Before there was Hank Aaron, there was Ty Cobb, both as a baseball star and as a statue outside the Atlanta Braves’ ballpark.

Hammering Hank, forever frozen in his historic home run back swing, was recently the source of an emotional tug of war between the departing Braves and the soon-to-be baseball-free city.

In the end, the Braves backed away, perhaps not wanting to appear greedy in demanding the statue of a beloved civic figure after already receiving a taxpayer-paid suburban ballpark.

But there has been no civic feud over the statue of the Georgia Peach, who forever will remain captured in a hard slide into a base.

In fact, when the Braves last year listed the statues they wanted to take with them to Cobb County, Cobb (no relation) was the only item left off the inventory. Keisha Lance Bottoms, executive director of the Recreation Authority, which oversees the park and the accompanying effigies, remembers the team’s response.

“They said, ‘That one doesn’t belong to us, y’all can keep it,’” Bottoms said.

Cobb’s statue, dedicated in 1977 outside the old Atlanta-Fulton County Stadium, preceded Aaron’s by five years, said Bob Hope, an Atlanta PR exec who was the Braves marketing guy back in the day.

The Cobb statue was a gift from C & S Bank President Mills Lane, who was the force behind building the stadium in the 1960s and stealing the Braves away from Milwaukee. Hope said the bank president wanted Cobb’s statue to be the first in a collection of Georgia-born athletic greats and initially was against the Alabama-born Aaron being honored there.

Last fall, there was a buzz of news stories about the Braves snubbing Cobb (the ball player, not the county. They love Cobb County). The stories suggested the Braves were leaving Ty behind because his reputation as a mean-spirited cuss and virulent racist. The Braves spokeswoman said they are leaving the statue simply because it's not theirs.

Cobb's reputation for bigotry is embedded so deeply in his legacy that a colleague at the paper mentioned it as an unarguable fact when I brought up the subject. "That old racist," he said, his voice dripping with contempt.

Well, as it turns out, maybe not, according to Charles Leerhsen, author of last year's biography "Ty Cobb: A Terrible Beauty." (Read an excerpt of the book on myajc.com).

Leerhsen, a former Sports Illustrated editor and a self-described liberal Democrat, was surprised to find little primary evidence or contemporary accounts of Cobb’s racial animus. In fact, most stories came after his death in 1961 from a writer who made Cobb out to be a crazed misogynist. After that, other stories of him as a racist grew.

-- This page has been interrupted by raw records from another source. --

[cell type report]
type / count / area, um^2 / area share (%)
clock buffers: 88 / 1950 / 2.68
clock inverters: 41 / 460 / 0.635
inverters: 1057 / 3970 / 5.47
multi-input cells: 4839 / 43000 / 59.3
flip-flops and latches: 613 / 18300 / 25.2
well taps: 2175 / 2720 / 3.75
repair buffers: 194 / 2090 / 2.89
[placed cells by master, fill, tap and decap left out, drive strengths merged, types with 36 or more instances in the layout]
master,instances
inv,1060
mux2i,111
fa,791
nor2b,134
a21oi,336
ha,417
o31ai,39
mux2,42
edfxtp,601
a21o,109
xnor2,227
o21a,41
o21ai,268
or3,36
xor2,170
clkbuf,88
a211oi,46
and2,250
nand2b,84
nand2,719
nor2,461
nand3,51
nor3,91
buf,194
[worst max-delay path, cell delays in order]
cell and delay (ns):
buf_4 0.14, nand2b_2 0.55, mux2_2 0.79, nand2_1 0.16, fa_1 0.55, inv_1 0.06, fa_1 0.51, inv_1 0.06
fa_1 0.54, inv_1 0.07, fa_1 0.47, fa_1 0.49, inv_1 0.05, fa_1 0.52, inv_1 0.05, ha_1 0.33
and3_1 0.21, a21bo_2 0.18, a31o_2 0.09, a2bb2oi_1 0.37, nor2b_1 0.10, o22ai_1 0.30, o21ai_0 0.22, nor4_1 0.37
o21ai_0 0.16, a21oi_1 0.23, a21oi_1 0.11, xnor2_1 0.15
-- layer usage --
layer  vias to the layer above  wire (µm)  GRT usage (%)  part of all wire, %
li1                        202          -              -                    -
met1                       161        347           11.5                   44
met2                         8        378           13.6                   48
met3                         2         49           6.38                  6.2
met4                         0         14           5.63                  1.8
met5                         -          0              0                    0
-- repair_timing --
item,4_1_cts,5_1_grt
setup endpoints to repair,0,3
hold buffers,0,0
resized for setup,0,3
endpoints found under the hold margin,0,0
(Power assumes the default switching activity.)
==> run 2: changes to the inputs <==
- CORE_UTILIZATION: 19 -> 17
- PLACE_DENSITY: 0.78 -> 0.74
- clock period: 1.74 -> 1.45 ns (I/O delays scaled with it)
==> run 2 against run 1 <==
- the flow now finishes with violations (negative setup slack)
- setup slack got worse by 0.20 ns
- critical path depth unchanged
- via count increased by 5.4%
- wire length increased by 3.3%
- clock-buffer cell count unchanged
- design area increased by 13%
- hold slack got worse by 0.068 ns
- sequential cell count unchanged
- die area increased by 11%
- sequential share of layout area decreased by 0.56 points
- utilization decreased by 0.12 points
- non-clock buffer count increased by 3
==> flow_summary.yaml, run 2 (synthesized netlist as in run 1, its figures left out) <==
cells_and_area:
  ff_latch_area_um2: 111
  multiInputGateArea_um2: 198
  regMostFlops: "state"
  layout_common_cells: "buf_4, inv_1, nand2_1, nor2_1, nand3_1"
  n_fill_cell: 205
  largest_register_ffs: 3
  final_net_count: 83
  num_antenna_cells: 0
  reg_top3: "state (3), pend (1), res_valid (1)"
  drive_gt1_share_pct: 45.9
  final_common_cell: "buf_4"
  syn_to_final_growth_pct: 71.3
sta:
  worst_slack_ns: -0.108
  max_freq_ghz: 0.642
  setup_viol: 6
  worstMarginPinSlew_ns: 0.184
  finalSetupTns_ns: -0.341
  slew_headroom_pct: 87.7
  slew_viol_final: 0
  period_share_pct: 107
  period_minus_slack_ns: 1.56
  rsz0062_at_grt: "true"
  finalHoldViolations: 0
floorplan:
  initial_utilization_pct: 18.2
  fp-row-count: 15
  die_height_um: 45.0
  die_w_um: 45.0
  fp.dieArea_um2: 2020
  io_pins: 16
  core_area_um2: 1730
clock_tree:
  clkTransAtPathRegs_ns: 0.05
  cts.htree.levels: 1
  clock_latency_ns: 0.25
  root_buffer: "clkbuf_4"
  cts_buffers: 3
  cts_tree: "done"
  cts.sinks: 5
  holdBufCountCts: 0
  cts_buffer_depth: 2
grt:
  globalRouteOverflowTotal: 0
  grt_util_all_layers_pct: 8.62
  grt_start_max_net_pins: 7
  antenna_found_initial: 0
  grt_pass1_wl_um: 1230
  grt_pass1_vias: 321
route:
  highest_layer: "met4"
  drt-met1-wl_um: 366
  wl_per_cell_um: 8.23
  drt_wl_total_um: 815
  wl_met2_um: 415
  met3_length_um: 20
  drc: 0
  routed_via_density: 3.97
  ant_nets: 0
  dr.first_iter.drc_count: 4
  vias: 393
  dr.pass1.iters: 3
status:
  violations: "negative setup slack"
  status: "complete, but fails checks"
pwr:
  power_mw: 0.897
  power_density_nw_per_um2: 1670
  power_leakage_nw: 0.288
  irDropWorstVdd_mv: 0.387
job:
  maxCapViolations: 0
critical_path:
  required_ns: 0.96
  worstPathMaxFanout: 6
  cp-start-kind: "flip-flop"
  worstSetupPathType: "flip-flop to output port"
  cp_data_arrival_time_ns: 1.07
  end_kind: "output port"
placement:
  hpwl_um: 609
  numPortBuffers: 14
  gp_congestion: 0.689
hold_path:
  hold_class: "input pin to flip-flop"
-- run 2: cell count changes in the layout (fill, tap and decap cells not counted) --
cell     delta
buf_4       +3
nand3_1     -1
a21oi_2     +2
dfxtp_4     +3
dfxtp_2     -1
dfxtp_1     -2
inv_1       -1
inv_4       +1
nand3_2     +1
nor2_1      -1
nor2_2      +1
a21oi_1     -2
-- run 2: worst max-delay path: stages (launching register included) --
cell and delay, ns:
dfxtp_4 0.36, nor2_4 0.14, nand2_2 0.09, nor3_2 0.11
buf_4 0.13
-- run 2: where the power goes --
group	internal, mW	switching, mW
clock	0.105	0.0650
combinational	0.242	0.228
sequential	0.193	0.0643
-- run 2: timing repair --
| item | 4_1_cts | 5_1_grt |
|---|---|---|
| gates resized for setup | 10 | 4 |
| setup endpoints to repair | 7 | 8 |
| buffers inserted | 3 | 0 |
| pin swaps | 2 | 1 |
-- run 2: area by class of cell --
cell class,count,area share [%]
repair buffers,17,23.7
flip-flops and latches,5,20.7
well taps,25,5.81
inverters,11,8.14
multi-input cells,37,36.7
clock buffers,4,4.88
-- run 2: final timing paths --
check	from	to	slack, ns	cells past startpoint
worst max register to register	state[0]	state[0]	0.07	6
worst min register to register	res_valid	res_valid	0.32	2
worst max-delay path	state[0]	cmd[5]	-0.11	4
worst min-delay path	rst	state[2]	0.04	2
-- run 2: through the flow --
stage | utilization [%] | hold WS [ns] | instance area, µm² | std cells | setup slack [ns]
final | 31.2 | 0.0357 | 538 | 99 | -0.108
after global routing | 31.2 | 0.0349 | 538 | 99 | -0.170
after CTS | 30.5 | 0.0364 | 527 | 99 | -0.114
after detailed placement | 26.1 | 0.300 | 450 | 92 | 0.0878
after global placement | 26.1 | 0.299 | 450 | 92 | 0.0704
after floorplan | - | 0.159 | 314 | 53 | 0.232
$ cat src/rtl/kbd_tx_pkg.sv
// Shared types and constants of the keyboard serial key transmitter.
`default_nettype none
package kbd_tx_pkg;

	localparam logic [7:0] SYNC_BYTE = 8'hFF;
	localparam logic [6:0] WARN_CODE = 7'h78;
	localparam logic [6:0] KEY_CTRL  = 7'h63;
	localparam logic [6:0] KEY_LMETA = 7'h66;
	localparam logic [6:0] KEY_RMETA = 7'h67;

	localparam logic [15:0] HALF_PERIOD_RESET = 16'd20;
	localparam logic [23:0] ACK_TIMEOUT_RESET = 24'd143000;
	localparam logic [15:0] GAP_RESET         = 16'd200;

	typedef enum logic [1:0] {
		REG_HALF_PERIOD = 2'd0,
		REG_ACK_TIMEOUT = 2'd1,
		REG_GAP         = 2'd2
	} reg_idx_t;

	typedef enum logic [2:0] {
		PH_WAIT_CLK    = 3'd0,
		PH_SETUP       = 3'd1,
		PH_LOW         = 3'd2,
		PH_ACK_WAIT    = 3'd3,
		PH_ACK_RELEASE = 3'd4,
		PH_GAP         = 3'd5,
		PH_IDLE        = 3'd6
	} phase_t;

	typedef struct packed {
		logic [15:0] half_period_ticks;
		logic [23:0] ack_timeout_ticks;
		logic [15:0] gap_ticks;
	} cfg_t;

	// One classified input item as it travels from the front to the back.
	typedef struct packed {
		logic       is_event;
		logic       key_pressed;
		logic [2:0] combo_mask;
		logic [7:0] key_byte;
		logic       data_hi;
		logic       clk_hi;
	} item_t;

	typedef struct packed {
		logic       clock_drive_low;
		logic       data_drive_low;
		logic       busy_res;
		logic       event_accepted;
		logic       byte_finished;
		logic       ack_timed_out;
		logic [7:0] last_byte;
	} res_t;

endpackage
`default_nettype wire

$ cat src/rtl/kbd_tx_if.sv
// Channel interfaces of the keyboard serial key transmitter.
`default_nettype none
interface kbd_tx_in_if;
	logic       valid;
	logic       ready;
	logic       command;
	logic [6:0] keycode;
	logic       key_pressed;
	logic       data_line_high;
	logic       clock_line_high;
	modport source(output valid, command, keycode, key_pressed, data_line_high,
		clock_line_high, input ready);
	modport sink(input valid, command, keycode, key_pressed, data_line_high,
		clock_line_high, output ready);
endinterface

interface kbd_tx_out_if;
	logic       valid;
	logic       ready;
	logic       clock_drive_low;
	logic       data_drive_low;
	logic       busy_res;
	logic       event_accepted;
	logic       byte_finished;
	logic       ack_timed_out;
	logic [7:0] last_byte;
	modport source(output valid, clock_drive_low, data_drive_low, busy_res,
		event_accepted, byte_finished, ack_timed_out, last_byte, input ready);
	modport sink(input valid, clock_drive_low, data_drive_low, busy_res,
		event_accepted, byte_finished, ack_timed_out, last_byte, output ready);
endinterface
[src/knn_pkg.sv]
package knn_pkg;

  localparam int ELEM_W = 16;
  localparam int ID_W   = 20;
  localparam int ACC_W  = 44;
  localparam int CNT_W  = 7;
  localparam int RANK_W = 6;

  // Configuration register indexes.
  localparam logic [1:0] CFG_METRIC = 2'd0;
  localparam logic [1:0] CFG_K      = 2'd1;
  localparam logic [1:0] CFG_RANK   = 2'd2;

  typedef struct packed {
    logic signed [ELEM_W-1:0] row_elem;
    logic signed [ELEM_W-1:0] cand_elem;
    logic [ID_W-1:0]          row_id;
    logic [ID_W-1:0]          cand_id;
    logic                     last_element;
    logic                     last_candidate;
  } in_item_t;

  typedef struct packed {
    logic [ID_W-1:0]         neighbour_id;
    logic signed [ACC_W-1:0] distance_key;
    logic [RANK_W-1:0]       rank;
    logic                    is_threshold;
    logic                    status;
    logic                    last;
  } out_item_t;

  // One finished candidate handed from the front end to the list manager.
  typedef struct packed {
    logic signed [ACC_W-1:0] key;
    logic [ID_W-1:0]         id;
    logic                    offer;
    logic                    last_cand;
  } offer_t;

  // Strict lexicographic (key, id) order.
  function automatic logic pair_less(logic signed [ACC_W-1:0] ka, logic [ID_W-1:0] ia,
                                     logic signed [ACC_W-1:0] kb, logic [ID_W-1:0] ib);
    return (ka < kb) || ((ka == kb) && (ia < ib));
  endfunction

endpackage

[src/knn_front.sv]
module knn_front (
  input  logic              clk,
  input  logic              rst_n,
  input  logic              in_valid,
  input  knn_pkg::in_item_t in_item,
  input  logic              metric_is_ip,
  output logic              push,
  output knn_pkg::offer_t   offer
);
  import knn_pkg::*;

  localparam int PROD_W = 2 * ELEM_W;

  // Stage one: products.
  logic                     v1_r;
  logic signed [PROD_W-1:0] p_dot_r, p_rr_r, p_cc_r;
  logic [ID_W-1:0]          id1_r;
  logic                     self1_r, le1_r, lc1_r;

  // Stage two: running sums.
  logic signed [ACC_W-1:0]  dot_r, dot_nxt, rn_r, rn_nxt, cn_r, cn_nxt;
  logic                     clr_r, fin_r;
  logic [ID_W-1:0]          id2_r;
  logic                     self2_r, lc2_r;
  logic signed [ACC_W-1:0]  key_l2;

  always_comb begin
    dot_nxt = (clr_r ? '0 : dot_r) + ACC_W'(p_dot_r);
    rn_nxt  = (clr_r ? '0 : rn_r) + ACC_W'(p_rr_r);
    cn_nxt  = (clr_r ? '0 : cn_r) + ACC_W'(p_cc_r);
  end

  always_ff @(posedge clk) begin
    if (!rst_n) begin
      v1_r  <= 1'b0;
      fin_r <= 1'b0;
      clr_r <= 1'b1;
    end else begin
      v1_r  <= in_valid;
      fin_r <= v1_r && le1_r;
      if (v1_r) begin
        clr_r <= le1_r;
      end
    end
    if (in_valid) begin
      p_dot_r <= in_item.row_elem * in_item.cand_elem;
      p_rr_r  <= in_item.row_elem * in_item.row_elem;
      p_cc_r  <= in_item.cand_elem * in_item.cand_elem;
      id1_r   <= in_item.cand_id;
      self1_r <= (in_item.cand_id == in_item.row_id);
      le1_r   <= in_item.last_element || in_item.last_candidate;
      lc1_r   <= in_item.last_candidate;
    end
    if (v1_r) begin
      dot_r   <= dot_nxt;
      rn_r    <= rn_nxt;
      cn_r    <= cn_nxt;
      id2_r   <= id1_r;
      self2_r <= self1_r;
      lc2_r   <= lc1_r;
    end
  end

  // Stage three: the key of a finished candidate goes to the queue.
  assign key_l2          = rn_r + cn_r - (dot_r <<< 1);
  assign push            = fin_r;
  assign offer.key       = metric_is_ip ? -dot_r : key_l2;
  assign offer.id        = id2_r;
  assign offer.offer     = !self2_r;
  assign offer.last_cand = lc2_r;

endmodule

[config.mk]
export PLATFORM = sky130hd
export DESIGN_NAME = knn_front
export DESIGN_NICKNAME = d
export VERILOG_FILES = /design/src/knn_pkg.sv /design/src/knn_front.sv
export SDC_FILE = /design/constraint.sdc
export NUM_CORES = 2
export LEC_CHECK = 0
export BUFFER_PORTS_ARGS = -buffer_cell sky130_fd_sc_hd__buf_4
export CORE_ASPECT_RATIO = 0.8
export CORE_MARGIN = 10
export CORE_UTILIZATION = 60
export DETAILED_ROUTE_END_ITERATION = 6
export GPL_TIMING_DRIVEN = 0
export PLACE_DENSITY = 0.77
export SYNTH_ARGS = -nofsm -noshare
export SYNTH_HDL_FRONTEND = slang
export SYNTH_SLANG_ARGS = --single-unit
[constraint.sdc]
create_clock -name clk -period 8.7 [get_ports clk]
set_clock_uncertainty 0.15 [all_clocks]
set_input_delay 1.74 -clock clk [delete_from_list [all_inputs] [get_ports clk]]
set_output_delay 1.74 -clock clk [all_outputs]
set_load 0.01 [all_outputs]
==> impl_metrics.py <==
metrics = {
    "outcome": {
        "outcome": "finished, violations left",
        "violations": "DRC",
    },
    "critical_path": {
        "cp_data_required_time_ns": 8.88,
        "worst_setup_path_start_kind": "input pin",
        "crit_fanout": 10,
        "timing.critical_path.arrival_ns": 8.81,
        "path_class": "in2reg",
        "critical_path.endpoint_type": "flop",
    },
    "global_routing": {
        "number_of_antenna_violations_at_the_first_check_in_global_routing": 8,
        "global_route.usage.total_pct": 29.0,
        "grt_remaining_overflow": 0,
        "first_global_vias": 37100,
        "first_pass_grt_wire_length_um": 207000,
        "grt_start_max_net_pins": 68,
    },
    "drt": {
        "highest-signal-layer": "met5",
        "detailroute.via_count": 36500,
        "routed_wl_um": 131000,
        "vias_per_cell": 5.77,
        "route.met3.wl_um": 15300,
        "detail_route.iter0.violations": 3542,
        "drt_pre_antenna_iters": 7,
        "avgRoutedWirePerCell_um": 20.8,
        "detail-route-antenna-nets": 0,
        "met2_length_um": 55900,
        "drcViolationCount": 1,
        "post_route_met1_wirelength_um": 55100,
    },
    "sta": {
        "worst-slew-pin-transition_ns": 1.05,
        "timing_max_transition_violations_final": 0,
        "setup-tns-final_ns": 0,
        "max_clock_freq_mhz": 116,
        "relSlewSlack_pct": 29.4,
        "grt_setup_unrepaired": "true",
        "final_hold_viol_count": 0,
        "period_needed_ns": 8.64,
        "fin_crit_sh_pct": 99.3,
        "report.final.setup_viol": 0,
        "fin_worst_hold_slack_ns": 0.263,
    },
    "finish": {
        "areaGrowthSynthToFinish_pct": 8.04,
        "layout.core_utilization_pct": 65.4,
        "nNetsFinal": 6557,
        "nFillCells": 6339,
        "cell_area_after_layout_um2": 51600,
        "final_layout_size_suffix_gt1_share_pct": 6.41,
    },
    "synth": {
        "synth_top_cell_by_area": "sky130_fd_sc_hd__fa_1",
        "synthTopCellsByArea": "sky130_fd_sc_hd__fa_1, sky130_fd_sc_hd__edfxtp_1, sky130_fd_sc_hd__ha_1, sky130_fd_sc_hd__inv_1, sky130_fd_sc_hd__xnor2_1",
        "netlist_cell_types": 90,
        "fraction_of_registers_with_async_set_reset_pct": 0,
        "synth_top_area_share_pct": 32.4,
        "synth_ff_type": "sky130_fd_sc_hd__edfxtp_1",
        "fraction_of_the_yosys_area_taken_by_sequential_cells_pct": 17.2,
        "synthesis.instances": 5102,
        "postSynthAreaPerCell_um2": 9.36,
        "syn-cell-area_um2": 47700,
        "number_of_enable_flip_flop_cells_after_synthesis": 271,
        "ys_warnings": 0,
        "postSynthRegisterBits": 274,
        "syn-num-nets": 6390,
    },
    "placement": {
        "io_buffers": 137,
        "dpl.hpwl_um": 108000,
        "placed_cell_area_um2": 50100,
        "gp_routability_congestion": 0.969,
    },
    "job": {
        "maxCapViolations": 0,
    },
    "clock_network": {
        "ctsRootBufferMaster": "sky130_fd_sc_hd__clkbuf_16",
        "max_buffers_root_to_sink": 3,
        "clock-sinks": 274,
        "cts_made_buffers": 29,
        "cts.clk_slew.worst_paths_ns": 0.06,
        "tritoncts": "yes",
        "htree_num_levels": 1,
        "insertion_delay_ns": 0.60,
    },
    "die": {
        "row_count": 92,
        "die_width_um": 335,
        "boundaryPins": 145,
        "floorplan.die_area_um2": 91300,
        "initial_core_utilization_pct": 60.5,
        "die_h_um": 272,
        "floorplan.core_area_um2": 78900,
    },
    "worst_hold_path": {
        "hold_path.class": "reg2reg",
    },
}
## worst max-delay path, cell delays in order
cell and delay (ns):
sky130_fd_sc_hd__buf_4 0.18, sky130_fd_sc_hd__clkbuf_1 0.69, sky130_fd_sc_hd__nand2_1 0.19, sky130_fd_sc_hd__fa_1 0.58, sky130_fd_sc_hd__inv_1 0.06, sky130_fd_sc_hd__fa_1 0.44, sky130_fd_sc_hd__fa_1 0.55, sky130_fd_sc_hd__fa_1 0.43
sky130_fd_sc_hd__fa_1 0.49, sky130_fd_sc_hd__inv_1 0.05, sky130_fd_sc_hd__fa_1 0.48, sky130_fd_sc_hd__inv_1 0.04, sky130_fd_sc_hd__ha_1 0.37, sky130_fd_sc_hd__a21oi_1 0.15, sky130_fd_sc_hd__nor2_1 0.06, sky130_fd_sc_hd__a211oi_1 0.35
sky130_fd_sc_hd__o21ai_0 0.32, sky130_fd_sc_hd__nand2_2 0.16, sky130_fd_sc_hd__o21ai_0 0.18, sky130_fd_sc_hd__or4_4 0.48, sky130_fd_sc_hd__a31oi_4 0.22, sky130_fd_sc_hd__o21ai_2 0.12, sky130_fd_sc_hd__xnor2_4 0.46
## cell type report
class,instances,area [um^2],area share [%]
antenna,2,5.00,0.00970
inverter,1136,4270,8.28
timing repair buffer,145,1150,2.23
tap,1034,1290,2.51
clock inverter,22,292,0.565
clock buffer,32,737,1.43
buffer,142,786,1.52
sequential,274,8200,15.9
multi-input combinational,3541,34800,67.5
## sequential cells by signal, summed over array words and instances (netlist names)
signal	cells
self2_r	1
v1_r	1
p_cc_r	31
cn_r	44
lc2_r	1
self1_r	1
dot_r	44
p_rr_r	31
id1_r	20
le1_r	1
lc1_r	1
p_dot_r	32
clr_r	1
rn_r	44
id2_r	20
push	1
## repair_timing
item	CTS	global route
setup endpoints to repair	21	11
pin swaps	3	6
buffers inserted	2	3
hold buffers	0	0
resized for setup	110	69
## synth_stat cells, types with 21 or more instances
cell type	count
sky130_fd_sc_hd__nor3_1	49
sky130_fd_sc_hd__clkbuf_1	139
sky130_fd_sc_hd__o21ai_1	23
sky130_fd_sc_hd__o21bai_1	27
sky130_fd_sc_hd__edfxtp_1	271
sky130_fd_sc_hd__xor2_1	102
sky130_fd_sc_hd__o21ai_0	140
sky130_fd_sc_hd__nand3_1	65
sky130_fd_sc_hd__nand2_1	398
sky130_fd_sc_hd__fa_1	772
sky130_fd_sc_hd__a21oi_1	212
sky130_fd_sc_hd__nor2_1	311
sky130_fd_sc_hd__inv_1	1131
sky130_fd_sc_hd__a31oi_1	31
sky130_fd_sc_hd__and2_1	188
sky130_fd_sc_hd__ha_1	438
sky130_fd_sc_hd__xnor2_1	236
sky130_fd_sc_hd__nand2b_1	36
sky130_fd_sc_hd__or3_1	21
sky130_fd_sc_hd__and3_1	24
sky130_fd_sc_hd__a21o_1	136
sky130_fd_sc_hd__o21a_1	24
sky130_fd_sc_hd__nor2b_1	69
sky130_fd_sc_hd__nand4_1	28
## kinds of logic (layout without fill, tap and decap cells)
| logic type | after synthesis | in the layout | synth area share [%] |
|---|---|---|---|
| compound gates | 739 | 739 | 10.0 |
| other cells | 0 | 2 | 0 |
| xor+xnor | 338 | 338 | 6.20 |
| simple gates | 1248 | 1248 | 12.5 |
| buf+inv | 1287 | 1477 | 10.1 |
| fa+ha+maj | 1210 | 1210 | 43.9 |
| mux | 6 | 6 | 0.128 |
| flops | 274 | 274 | 17.2 |
## worst paths after layout
path              cells after the start           to         from  slack [ns]
setup / recovery                     23  p_dot_r[31]  in_item[67]        0.06
hold / removal                        0    id2_r[19]    id1_r[19]        0.26
setup reg to reg                     15     cn_r[40]        clr_r        2.74
hold reg to reg                       0    id2_r[19]    id1_r[19]        0.26
## placed cells by master (no fill, tap or decap), types with 29 or more instances in the layout
cell / n
sky130_fd_sc_hd__a21o_1: 136
sky130_fd_sc_hd__a21oi_1: 212
sky130_fd_sc_hd__and2_1: 188
sky130_fd_sc_hd__buf_4: 148
sky130_fd_sc_hd__clkbuf_1: 59
sky130_fd_sc_hd__clkbuf_16: 29
sky130_fd_sc_hd__clkbuf_2: 38
sky130_fd_sc_hd__edfxtp_1: 271
sky130_fd_sc_hd__fa_1: 768
sky130_fd_sc_hd__ha_1: 438
sky130_fd_sc_hd__inv_1: 1130
sky130_fd_sc_hd__nand2_1: 397
sky130_fd_sc_hd__nand2b_1: 36
sky130_fd_sc_hd__nand3_1: 64
sky130_fd_sc_hd__nor2_1: 310
sky130_fd_sc_hd__nor2b_1: 69
sky130_fd_sc_hd__nor3_1: 48
sky130_fd_sc_hd__o21ai_0: 139
sky130_fd_sc_hd__xnor2_1: 233
sky130_fd_sc_hd__xor2_1: 102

“People racially profiled Cobb because he came from Georgia,” Leerhsen said. “There’s nothing on the record of Cobb saying anything racist. I went into this thinking what I had heard all my life.”

Afterward, he said, “I get push-back, oddly, from the sophisticated, educated crowd who think somehow I’m diminishing racism because I’m talking about the background of this one person, that I’m letting him off the hook.”

Cobb played from 1905 to 1928, all but two seasons in Detroit, and set 90 records, including most career hits and stolen bases and highest career average, the latter of which will likely never be broken.

Leerhsen concedes Cobb was a hothead but he was also a man of letters and a scientific player. "If they really understood history, they'd want that statue very badly," he said of the Braves.

Enter Cobb’s hometown, Royston, Ga., population 2,500. Royston, northeast of Athens, is a friendly town in the middle of nowhere and decades past its heyday. A faded billboard of Cobb rounding the bases greets visitors to the city, as does a sign advertising “Feral hogs processed here.”

Royston Mayor David Jordan, a business professor who came to office with a one-vote majority after a spirited recount, wants to see Cobb sliding in front of the city’s library.

The building was built in the 1950s to be a “shrine” to Cobb before the state ran out of money. Cobb, a millionaire thanks to his investments, did not use his own money to finish the shrine. Instead, he built a hospital — now closed — across the street.

“If no one there wants the statue, we’ll take it,” said Jordan, while taking me on a tour of Royston. “We’re the hometown of Ty Cobb. It belongs here.”

We stop at Cobb’s mausoleum. A young boy playing on the steps asks his gramps, “Was he mean?”

We pass the site of the Cobb home, where his mother killed his father with a shotgun blast. (It was ruled an accident.) The site is now a church parking lot.

Mayor Jordan said he has gotten a runaround in recent months calling the Braves, the Rec Authority, the city of Atlanta and even Cobb County. He never gets decision-makers on the line nor definitive answers. (Director Bottoms is aware of Royston's interest but says no decision has been made.)

We stop at the Ty Cobb Museum, which is attached to a medical building. It’s late on a Friday afternoon and the museum is empty. The display cases hold Cobb’s Shriners fez, his Bible, his shotgun, his batting title medal and bronzed baseball spikes.

“Look,” said museum director Julie Ridgway, part of the never-ending reputation reclamation, “the cleats are not sharpened.”